The Democratic-controlled Assembly narrowly approved the agreements, but the contract measures failed in the state Senate on tie votes. Democrats had an 18-15 margin in the now lame-duck Senate. The new Legislature, which will have large Republican margins, will be sworn in the first week in January.
Deserting their fellow Democratic senators were Russ Decker of Weston and Jeff Plale of South Milwaukee. Decker, a former bricklayer active in his union before joining the Legislature, was defeated by a Republican in November. Plale lost in a Democratic primary in September.
Democrat environmentalist leaders, especially in the Assembly, helped mount the primary challenge to Plale. The liberals were especially annoyed that he had joined Republican-leaning business groups in opposing ideas promoted by those Democrats.

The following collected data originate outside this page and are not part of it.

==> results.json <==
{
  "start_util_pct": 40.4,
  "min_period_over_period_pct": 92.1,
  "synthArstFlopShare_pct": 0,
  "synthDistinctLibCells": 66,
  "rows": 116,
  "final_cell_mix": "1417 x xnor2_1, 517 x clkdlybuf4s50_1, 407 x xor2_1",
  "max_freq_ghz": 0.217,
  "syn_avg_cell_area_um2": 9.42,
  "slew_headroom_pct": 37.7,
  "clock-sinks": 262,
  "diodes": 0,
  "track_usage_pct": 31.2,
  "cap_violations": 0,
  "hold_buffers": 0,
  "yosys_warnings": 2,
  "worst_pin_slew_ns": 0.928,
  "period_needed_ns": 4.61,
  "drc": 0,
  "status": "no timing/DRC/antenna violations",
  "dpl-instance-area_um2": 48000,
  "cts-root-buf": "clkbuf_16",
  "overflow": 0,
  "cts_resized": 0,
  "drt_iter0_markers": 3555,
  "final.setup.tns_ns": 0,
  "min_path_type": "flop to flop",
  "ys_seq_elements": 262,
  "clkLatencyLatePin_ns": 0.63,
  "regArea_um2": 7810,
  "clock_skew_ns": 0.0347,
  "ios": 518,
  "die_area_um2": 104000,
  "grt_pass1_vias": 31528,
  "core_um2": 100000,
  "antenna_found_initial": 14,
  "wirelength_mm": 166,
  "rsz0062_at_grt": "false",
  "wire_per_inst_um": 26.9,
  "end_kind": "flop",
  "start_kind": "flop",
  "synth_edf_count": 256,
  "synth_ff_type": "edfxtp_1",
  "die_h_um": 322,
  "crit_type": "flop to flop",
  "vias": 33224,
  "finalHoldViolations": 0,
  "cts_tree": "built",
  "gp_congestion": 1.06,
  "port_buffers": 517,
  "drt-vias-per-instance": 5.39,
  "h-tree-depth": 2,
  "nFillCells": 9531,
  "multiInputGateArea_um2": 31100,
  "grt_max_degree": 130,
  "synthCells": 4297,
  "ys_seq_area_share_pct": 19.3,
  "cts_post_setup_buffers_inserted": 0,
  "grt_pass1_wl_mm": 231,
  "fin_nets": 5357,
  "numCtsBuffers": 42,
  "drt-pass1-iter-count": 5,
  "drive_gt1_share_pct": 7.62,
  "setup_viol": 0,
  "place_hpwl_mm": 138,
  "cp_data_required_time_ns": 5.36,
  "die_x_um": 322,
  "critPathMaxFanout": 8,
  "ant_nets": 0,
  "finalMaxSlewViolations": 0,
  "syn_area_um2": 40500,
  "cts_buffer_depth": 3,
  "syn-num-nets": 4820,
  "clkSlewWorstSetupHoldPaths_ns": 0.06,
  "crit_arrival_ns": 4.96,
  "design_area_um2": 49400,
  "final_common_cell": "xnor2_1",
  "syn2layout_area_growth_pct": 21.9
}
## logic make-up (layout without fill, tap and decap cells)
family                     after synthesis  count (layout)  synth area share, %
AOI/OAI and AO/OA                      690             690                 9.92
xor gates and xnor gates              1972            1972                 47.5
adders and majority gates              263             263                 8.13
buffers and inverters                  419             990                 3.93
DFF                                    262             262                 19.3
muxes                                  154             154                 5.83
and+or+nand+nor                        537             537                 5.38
Background: an optimization exercise with open tools, aiming at small area, a short achievable clock period and few clock cycles. Do not read the settings as production practice.
Where RTL was checked, it was by simulation tests only, not by an equivalence proof against the original.
Power and IR drop assume default switching activity.

==> inputs of v30 <==
// bmx_block
module bmx_block (
    input  wire        clk,
    input  wire        rst,           
    input  wire        cmd_valid,
    output wire        cmd_ready,
    input  wire [39:0] cmd,
    output wire        rsp_valid,
    input  wire        rsp_ready,
    output wire [7:0]  rsp_err,
    output wire [31:0] rsp_res,
    output wire [3:0]  rsp_len,
    output wire [63:0] rsp_out
);
make LEC_CHECK=0 CAP_MARGIN=20 CORE_MARGIN=2 CORE_UTILIZATION=40 SLEW_MARGIN=20 finish   # period 10.0 ns
run.sh (not shown) runs the stock make flow with config.mk's settings and CLKGATE_MAP_FILE= SYNTH_SCRIPT=/design/flow/synth_recipe.tcl, a recipe that flattens the netlist after the stock synthesis.
==> inputs of v8, as changes to v30 <==
--- a/flow/design.v
+++ b/flow/design.v
@@ -162,20 +162,19 @@
             2'd1:    pix[11:8] = {2'd0, ub[5:4]};
             default: pix[11:8] = ub[3:0];
         endcase
         pix[13:12] = ud[0] ? ub[3:2] : {1'b0, ub[5]};
         pix[15:14] = ud[0] ? ub[1:0] : {1'b0, ub[4]};
         pix[19:16] = {ub[0], ub[1], ub[2], ub[3]};
     end
     wire [15:0] gy = arg[15:0];
-    wire [23:0] prod_lo = {16'd0, gy[7:0]} * {8'd0, bpl_q};
-    wire [23:0] prod_hi = {16'd0, gy[15:8]} * {8'd0, bpl_q};
-    wire [31:0] grow_lo = {16'd0, h_ds} + {8'd0, prod_lo};
-    wire [31:0] grow_hi = res_r + {prod_hi, 8'd0};
+    wire [7:0]  gy_half = gphase ? gy[15:8] : gy[7:0];
+    wire [23:0] prod = {16'd0, gy_half} * {8'd0, bpl_q};
+    wire [31:0] grow = (gphase ? res_r : {16'd0, h_ds}) + (gphase ? {prod, 8'd0} : {8'd0, prod});
     reg legal;
     always @* begin
         case (op)
             OP_NOP, OP_RESET, OP_STATUS, OP_CLRERR, OP_HINIT, OP_HVALID, OP_HSER,
             OP_HPALCNT, OP_HFIXREG:                       legal = (arg == 32'd0);
             OP_HBWR, OP_HPARSE, OP_HFIXPAL, OP_GROWOFF,
             OP_PUNPACK, OP_PUNPACK32:                     legal = (arg[31:16] == 16'd0);
             OP_HBRD, OP_GD2R, OP_GR2D, OP_GF2D, OP_GF2DS,
@@ -289,17 +288,17 @@
                 OP_GF2DS: begin
                     if (arg[7:0] > 8'd3) x_res = 32'h0001_0308;
                     else x_res = {22'd0, arg[1:0], 4'd0, 4'd1 << arg[1:0]};
                 end
                 OP_GROWOFF: begin
                     if (!h_depth_ok) x_err = E_DEPTH;
                     else if (h_dirty) wait_c = 1'b1;
                     else if (!gphase) begin wait_c = 1'b1; g_lo = 1'b1; end
-                    else x_res = grow_hi;
+                    else x_res = grow;
                 end
                 OP_USTART: begin
                     if (!arg_depth_ok) x_err = E_DEPTH;
                     else begin do_ustart = 1'b1; x_res = {16'd0, bpl_arg}; end
                 end
                 OP_UPUSH: begin
                     if (!ua) x_err = E_STATE;
                     else begin
@@ -440,12 +439,12 @@
         else if (done) rv <= 1'b1;
         else if (rsp_ready) rv <= 1'b0;
         if (done) begin
             err_r <= x_err;
             res_r <= x_res;
             len_r <= x_len;
             out_r <= pix;
         end else if (act && g_lo && rsp_free) begin
-            res_r <= grow_lo;
+            res_r <= grow;
         end
     end
 endmodule
- ABC_CLOCK_PERIOD_IN_PS: not set -> 4000
- SETUP_SLACK_MARGIN: not set -> 5
==> parameters.txt <==
Parameter                              Value

Cells and area
  Commonest cells after routing, fill and taps aside ... nand2_1 (1238), nor2_1 (385), edfxtp_1 (361)
  Data buffer area share ... 0.0622

Power
  Part of the power in combinational logic ... 0.102
  Power per unit of standard cell area ... between 100 and 150 nW/um^2

Timing
  Setup slack after layout ... 3.10 ns
  Max Clk Rate ... around 0.14 GHz

Place
  # placed instances ... approximately 6400
  Pre-CTS setup slack ... 2.14 ns

Run status
  Result of the run ... timing/DRC/antenna clean

Synth
  Register area share after synthesis ... 0.399

Global routing
  First-pass GRT wire length ... between 200 and 250 mm

Worst hold path
  Startpoint of the lowest-slack hold path ... c1[26]

Setup path
  Critical Path End ... res_r[31]
(the above is from v8)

Plale‘s friends thought current Gov. Jim Doyle should have headed off that intraparty rivalry that led to the senator’s primary defeat.

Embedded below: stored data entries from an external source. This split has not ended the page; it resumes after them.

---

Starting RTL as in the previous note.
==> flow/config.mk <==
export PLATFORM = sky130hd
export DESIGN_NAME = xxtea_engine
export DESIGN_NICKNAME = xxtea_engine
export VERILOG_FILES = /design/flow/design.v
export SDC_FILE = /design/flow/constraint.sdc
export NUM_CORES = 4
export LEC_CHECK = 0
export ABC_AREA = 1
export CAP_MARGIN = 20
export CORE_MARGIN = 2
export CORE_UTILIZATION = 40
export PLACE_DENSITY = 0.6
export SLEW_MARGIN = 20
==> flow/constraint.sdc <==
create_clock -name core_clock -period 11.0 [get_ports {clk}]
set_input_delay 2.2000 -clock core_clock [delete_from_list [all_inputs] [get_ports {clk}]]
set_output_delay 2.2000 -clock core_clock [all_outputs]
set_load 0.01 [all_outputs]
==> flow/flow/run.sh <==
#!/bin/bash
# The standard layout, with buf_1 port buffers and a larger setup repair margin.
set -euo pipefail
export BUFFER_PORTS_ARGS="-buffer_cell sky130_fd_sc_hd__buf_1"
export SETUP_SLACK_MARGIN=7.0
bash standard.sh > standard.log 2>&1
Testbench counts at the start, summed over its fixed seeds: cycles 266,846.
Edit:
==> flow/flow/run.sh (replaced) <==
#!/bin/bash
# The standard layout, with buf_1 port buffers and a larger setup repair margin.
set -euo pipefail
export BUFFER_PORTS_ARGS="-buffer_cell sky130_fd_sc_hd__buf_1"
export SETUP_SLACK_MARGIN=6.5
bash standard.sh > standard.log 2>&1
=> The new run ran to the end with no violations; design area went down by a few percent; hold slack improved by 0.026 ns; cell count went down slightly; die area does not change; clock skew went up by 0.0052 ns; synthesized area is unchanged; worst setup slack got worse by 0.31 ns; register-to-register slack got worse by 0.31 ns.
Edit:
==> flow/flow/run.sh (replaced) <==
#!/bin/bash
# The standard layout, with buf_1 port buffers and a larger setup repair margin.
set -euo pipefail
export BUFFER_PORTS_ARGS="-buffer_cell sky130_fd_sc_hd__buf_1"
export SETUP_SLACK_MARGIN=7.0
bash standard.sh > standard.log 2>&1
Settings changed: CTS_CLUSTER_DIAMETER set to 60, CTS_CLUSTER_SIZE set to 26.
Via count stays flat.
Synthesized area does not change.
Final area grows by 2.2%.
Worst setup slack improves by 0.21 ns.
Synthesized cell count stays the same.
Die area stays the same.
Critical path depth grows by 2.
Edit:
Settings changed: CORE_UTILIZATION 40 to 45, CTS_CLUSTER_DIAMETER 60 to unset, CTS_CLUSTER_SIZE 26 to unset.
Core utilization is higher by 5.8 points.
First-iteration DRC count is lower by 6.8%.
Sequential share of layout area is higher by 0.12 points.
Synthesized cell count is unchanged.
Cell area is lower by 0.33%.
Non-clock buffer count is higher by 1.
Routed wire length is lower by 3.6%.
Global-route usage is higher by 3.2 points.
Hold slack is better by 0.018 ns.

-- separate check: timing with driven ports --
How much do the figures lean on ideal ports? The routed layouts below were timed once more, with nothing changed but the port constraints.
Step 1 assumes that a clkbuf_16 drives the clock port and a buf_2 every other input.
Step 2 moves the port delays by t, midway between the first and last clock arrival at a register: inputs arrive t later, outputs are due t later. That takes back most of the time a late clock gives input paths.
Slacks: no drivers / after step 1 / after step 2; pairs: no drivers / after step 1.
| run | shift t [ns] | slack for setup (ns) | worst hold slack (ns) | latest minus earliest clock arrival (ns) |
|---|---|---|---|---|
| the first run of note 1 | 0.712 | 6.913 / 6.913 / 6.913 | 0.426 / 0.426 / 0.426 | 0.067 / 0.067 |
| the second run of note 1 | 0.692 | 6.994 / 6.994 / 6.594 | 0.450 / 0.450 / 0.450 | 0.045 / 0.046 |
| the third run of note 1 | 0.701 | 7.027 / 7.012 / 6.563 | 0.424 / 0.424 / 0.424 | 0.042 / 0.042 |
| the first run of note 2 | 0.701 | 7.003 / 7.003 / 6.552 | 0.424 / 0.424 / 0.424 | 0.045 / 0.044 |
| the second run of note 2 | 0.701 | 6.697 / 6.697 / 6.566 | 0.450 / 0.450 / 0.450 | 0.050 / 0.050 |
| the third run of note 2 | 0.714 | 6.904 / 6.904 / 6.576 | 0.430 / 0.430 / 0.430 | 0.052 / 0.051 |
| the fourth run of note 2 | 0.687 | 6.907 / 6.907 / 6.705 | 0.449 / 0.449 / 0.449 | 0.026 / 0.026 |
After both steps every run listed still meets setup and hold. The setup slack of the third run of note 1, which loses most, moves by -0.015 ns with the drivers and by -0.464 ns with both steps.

Decker is no big fan of Doyle, who is completing eight years as chief executive of the state. Early in his legislative career, Decker was the right-hand man of Democratic Senate leader Chuck Chvala, who left the Legislature after he was indicted on 20 felony charges in the state Capitol corruption scandal in 2005.

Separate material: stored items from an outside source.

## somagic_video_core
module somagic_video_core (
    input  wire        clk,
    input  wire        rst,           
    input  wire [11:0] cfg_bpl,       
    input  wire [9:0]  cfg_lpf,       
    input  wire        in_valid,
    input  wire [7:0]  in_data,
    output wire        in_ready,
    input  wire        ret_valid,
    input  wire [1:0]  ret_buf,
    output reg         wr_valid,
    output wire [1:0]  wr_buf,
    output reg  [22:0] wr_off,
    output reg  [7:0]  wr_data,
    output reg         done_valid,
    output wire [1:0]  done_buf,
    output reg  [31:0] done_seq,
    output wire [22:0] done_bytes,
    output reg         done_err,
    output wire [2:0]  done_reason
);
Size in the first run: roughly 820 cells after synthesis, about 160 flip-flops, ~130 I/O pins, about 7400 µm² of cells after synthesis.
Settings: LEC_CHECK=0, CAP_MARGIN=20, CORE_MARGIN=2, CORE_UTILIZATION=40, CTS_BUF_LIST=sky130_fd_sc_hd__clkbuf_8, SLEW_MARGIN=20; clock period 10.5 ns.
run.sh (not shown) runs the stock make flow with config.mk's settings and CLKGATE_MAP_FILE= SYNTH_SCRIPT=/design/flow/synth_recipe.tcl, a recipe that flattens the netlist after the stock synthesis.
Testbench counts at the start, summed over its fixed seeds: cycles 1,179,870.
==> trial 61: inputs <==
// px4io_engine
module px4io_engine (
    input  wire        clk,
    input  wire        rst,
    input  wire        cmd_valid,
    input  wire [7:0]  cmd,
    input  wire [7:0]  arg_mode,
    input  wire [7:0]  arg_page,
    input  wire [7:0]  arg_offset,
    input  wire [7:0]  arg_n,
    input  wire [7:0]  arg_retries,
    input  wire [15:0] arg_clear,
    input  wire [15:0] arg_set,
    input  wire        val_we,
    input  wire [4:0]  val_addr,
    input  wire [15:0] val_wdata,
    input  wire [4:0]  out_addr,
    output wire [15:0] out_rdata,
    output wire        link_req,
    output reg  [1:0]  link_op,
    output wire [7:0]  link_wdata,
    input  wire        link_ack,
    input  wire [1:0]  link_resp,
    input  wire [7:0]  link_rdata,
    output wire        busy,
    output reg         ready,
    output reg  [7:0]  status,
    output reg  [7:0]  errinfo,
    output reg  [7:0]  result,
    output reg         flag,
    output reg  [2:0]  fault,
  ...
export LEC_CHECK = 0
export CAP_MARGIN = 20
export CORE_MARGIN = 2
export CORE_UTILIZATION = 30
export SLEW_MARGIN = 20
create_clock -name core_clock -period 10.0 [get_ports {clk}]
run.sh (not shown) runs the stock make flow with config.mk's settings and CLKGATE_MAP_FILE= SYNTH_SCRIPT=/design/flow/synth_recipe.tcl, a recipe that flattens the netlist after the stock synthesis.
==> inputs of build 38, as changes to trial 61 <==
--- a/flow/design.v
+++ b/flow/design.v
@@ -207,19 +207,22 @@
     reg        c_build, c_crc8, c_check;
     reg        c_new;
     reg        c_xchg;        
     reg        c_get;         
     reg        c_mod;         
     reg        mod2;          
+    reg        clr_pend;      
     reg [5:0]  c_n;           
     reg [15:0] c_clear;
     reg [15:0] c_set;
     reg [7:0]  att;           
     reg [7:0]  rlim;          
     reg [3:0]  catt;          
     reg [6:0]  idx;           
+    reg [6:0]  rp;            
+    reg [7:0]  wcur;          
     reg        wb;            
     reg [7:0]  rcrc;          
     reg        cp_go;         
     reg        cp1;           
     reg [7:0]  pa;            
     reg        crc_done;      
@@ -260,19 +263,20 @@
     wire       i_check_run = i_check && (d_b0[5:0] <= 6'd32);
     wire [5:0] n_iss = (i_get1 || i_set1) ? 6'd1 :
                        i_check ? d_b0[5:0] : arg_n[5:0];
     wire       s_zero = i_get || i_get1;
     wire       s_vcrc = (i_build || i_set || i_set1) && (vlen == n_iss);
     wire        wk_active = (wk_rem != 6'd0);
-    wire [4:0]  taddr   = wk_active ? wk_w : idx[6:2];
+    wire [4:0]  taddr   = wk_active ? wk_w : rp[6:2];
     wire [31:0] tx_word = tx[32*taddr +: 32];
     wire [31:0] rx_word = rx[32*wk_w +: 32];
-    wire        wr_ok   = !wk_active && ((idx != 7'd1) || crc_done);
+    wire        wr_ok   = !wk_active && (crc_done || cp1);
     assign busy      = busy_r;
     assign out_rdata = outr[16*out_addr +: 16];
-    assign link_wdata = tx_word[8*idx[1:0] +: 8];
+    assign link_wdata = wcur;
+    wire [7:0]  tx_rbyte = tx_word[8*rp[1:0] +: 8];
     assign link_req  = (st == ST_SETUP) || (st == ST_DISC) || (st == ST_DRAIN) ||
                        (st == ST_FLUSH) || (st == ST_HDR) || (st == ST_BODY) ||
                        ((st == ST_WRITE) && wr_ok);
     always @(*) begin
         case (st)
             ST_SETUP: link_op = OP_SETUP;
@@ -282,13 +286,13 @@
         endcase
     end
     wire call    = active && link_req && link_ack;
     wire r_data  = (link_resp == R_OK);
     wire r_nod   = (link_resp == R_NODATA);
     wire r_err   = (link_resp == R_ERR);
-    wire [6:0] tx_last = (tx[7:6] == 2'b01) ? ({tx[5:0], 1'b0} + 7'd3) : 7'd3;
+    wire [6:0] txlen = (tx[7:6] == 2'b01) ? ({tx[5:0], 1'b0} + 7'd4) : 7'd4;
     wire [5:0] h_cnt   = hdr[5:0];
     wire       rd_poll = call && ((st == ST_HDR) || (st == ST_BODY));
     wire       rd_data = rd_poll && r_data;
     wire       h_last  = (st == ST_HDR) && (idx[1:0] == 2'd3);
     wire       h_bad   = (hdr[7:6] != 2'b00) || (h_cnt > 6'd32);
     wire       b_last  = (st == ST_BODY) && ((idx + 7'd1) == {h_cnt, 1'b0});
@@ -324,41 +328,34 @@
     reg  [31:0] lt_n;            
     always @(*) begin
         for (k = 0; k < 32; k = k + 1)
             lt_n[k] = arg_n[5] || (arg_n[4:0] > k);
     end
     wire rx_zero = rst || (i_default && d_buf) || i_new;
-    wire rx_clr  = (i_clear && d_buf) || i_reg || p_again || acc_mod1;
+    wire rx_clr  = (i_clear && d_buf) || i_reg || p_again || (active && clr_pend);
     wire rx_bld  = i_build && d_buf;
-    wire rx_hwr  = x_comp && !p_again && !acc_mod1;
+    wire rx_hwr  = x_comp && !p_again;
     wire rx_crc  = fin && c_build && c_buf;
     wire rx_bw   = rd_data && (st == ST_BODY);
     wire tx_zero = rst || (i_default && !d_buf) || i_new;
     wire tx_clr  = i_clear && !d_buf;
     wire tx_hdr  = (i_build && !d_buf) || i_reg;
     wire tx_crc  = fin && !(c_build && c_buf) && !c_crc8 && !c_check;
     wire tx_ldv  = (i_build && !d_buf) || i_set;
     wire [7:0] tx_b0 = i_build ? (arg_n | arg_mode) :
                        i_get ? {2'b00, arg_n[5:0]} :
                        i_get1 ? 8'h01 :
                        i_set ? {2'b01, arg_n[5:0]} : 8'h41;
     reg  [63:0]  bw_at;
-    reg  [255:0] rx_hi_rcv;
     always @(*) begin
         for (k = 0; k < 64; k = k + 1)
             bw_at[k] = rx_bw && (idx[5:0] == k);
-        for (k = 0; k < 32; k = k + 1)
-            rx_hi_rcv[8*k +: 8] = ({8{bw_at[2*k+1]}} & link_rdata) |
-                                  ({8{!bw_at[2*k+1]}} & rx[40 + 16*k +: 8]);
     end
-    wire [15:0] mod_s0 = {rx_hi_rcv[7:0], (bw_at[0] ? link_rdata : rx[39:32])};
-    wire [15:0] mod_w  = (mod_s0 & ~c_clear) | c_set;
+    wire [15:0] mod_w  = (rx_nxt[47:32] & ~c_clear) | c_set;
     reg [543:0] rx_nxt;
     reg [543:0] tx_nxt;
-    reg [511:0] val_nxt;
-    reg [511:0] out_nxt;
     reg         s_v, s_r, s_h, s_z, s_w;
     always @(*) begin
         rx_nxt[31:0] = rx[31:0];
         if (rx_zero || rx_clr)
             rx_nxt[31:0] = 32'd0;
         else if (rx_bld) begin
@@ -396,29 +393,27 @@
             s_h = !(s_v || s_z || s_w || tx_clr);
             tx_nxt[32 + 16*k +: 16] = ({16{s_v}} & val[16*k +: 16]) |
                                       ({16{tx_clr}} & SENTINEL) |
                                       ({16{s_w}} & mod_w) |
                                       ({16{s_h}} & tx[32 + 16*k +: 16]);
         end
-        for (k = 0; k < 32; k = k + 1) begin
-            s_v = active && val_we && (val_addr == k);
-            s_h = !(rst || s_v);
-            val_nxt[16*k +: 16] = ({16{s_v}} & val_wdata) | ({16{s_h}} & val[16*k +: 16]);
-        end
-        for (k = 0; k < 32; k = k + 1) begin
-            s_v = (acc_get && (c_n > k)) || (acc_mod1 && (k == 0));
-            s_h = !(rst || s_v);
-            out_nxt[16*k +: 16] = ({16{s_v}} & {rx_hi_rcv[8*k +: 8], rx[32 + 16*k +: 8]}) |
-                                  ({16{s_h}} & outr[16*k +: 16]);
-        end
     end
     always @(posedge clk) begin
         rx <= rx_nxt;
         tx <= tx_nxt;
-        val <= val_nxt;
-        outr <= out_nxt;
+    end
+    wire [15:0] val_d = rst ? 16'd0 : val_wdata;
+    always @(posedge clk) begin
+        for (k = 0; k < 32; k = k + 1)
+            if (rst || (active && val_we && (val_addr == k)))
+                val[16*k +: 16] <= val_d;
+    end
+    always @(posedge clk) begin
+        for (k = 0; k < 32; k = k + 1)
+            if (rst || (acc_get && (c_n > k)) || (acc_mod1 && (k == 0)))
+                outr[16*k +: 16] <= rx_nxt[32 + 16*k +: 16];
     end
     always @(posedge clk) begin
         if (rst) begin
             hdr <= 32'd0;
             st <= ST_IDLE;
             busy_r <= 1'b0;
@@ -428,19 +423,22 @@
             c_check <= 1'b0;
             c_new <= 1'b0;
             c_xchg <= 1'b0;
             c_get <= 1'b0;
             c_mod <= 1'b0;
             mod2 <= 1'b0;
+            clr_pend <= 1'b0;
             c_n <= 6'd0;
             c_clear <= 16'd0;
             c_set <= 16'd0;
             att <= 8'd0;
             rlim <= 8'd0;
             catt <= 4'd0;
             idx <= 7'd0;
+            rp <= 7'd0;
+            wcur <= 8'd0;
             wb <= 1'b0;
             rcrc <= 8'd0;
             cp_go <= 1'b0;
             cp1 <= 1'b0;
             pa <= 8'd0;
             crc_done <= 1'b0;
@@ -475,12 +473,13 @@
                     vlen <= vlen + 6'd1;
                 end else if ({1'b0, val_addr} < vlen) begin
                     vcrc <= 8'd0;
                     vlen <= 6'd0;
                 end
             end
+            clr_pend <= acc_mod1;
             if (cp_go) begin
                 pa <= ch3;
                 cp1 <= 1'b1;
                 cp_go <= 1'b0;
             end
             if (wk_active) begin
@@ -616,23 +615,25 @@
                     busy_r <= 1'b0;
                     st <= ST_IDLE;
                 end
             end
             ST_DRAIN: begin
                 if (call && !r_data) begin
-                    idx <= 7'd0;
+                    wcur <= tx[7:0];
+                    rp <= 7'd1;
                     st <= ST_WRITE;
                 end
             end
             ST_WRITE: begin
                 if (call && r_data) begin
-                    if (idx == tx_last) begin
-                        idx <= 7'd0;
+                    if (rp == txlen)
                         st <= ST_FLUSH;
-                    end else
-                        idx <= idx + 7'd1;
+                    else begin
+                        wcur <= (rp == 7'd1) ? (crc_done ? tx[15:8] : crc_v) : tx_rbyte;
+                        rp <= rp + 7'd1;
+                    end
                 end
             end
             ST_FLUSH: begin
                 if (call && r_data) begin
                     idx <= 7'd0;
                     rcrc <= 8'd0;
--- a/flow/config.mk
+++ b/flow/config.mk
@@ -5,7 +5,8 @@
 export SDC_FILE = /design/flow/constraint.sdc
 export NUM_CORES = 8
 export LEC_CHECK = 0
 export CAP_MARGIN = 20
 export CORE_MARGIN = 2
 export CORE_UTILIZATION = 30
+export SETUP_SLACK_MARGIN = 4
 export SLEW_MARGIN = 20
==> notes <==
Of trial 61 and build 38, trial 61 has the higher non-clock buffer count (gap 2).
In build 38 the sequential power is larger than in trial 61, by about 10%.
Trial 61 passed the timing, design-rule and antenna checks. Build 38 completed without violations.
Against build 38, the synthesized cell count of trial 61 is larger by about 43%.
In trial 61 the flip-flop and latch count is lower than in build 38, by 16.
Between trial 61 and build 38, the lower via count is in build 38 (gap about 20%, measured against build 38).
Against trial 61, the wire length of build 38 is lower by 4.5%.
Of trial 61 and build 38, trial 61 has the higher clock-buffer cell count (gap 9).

Chvala was furious at Doyle’s style and some of his approaches to running the state. Chvala’s forced departure from the Senate put Decker into a larger leadership role. But many think Chvala continued to play a key role in determining how Senate Democrats maneuver by providing guidance to Decker.
One of the criticisms of Doyle was that he is a loner who didn’t court legislators of his own party. Doyle didn’t seem to like the idea of consensus building on issues both big and small, his critics whisper.
Gov.-elect Scott Walker, a Republican, had urged that the labor contracts be set aside until he took office. Walker wants to require state workers to contribute more toward their fringe benefits. Walker has hinted he might eliminate collective bargaining for state workers if the unions don’t roll over and accept his terms.
“Like it or not, state employees are going to have to negotiate with a new governor,” Decker said after the Senate vote. That assumes Walker’s threat to end collective bargaining was merely bravado.
“If these contracts had been brought to us before the election, as they should have been, this would have been an entirely different matter,” added Decker.
Democratic senators ousted Decker as their majority leader in order to bring the labor contracts to a vote. Decker, the former head of the Central Wisconsin Building Trade Council, also had a warning for unionized state workers: “One of the worst things you can do is poke a sharp stick in the eye of a new employer.”
On the other hand, a lame-duck poke at a departing governor sends a final message.
Matt Pommer worked as a reporter in Madison for 35 years. He comments on state political and policy issues.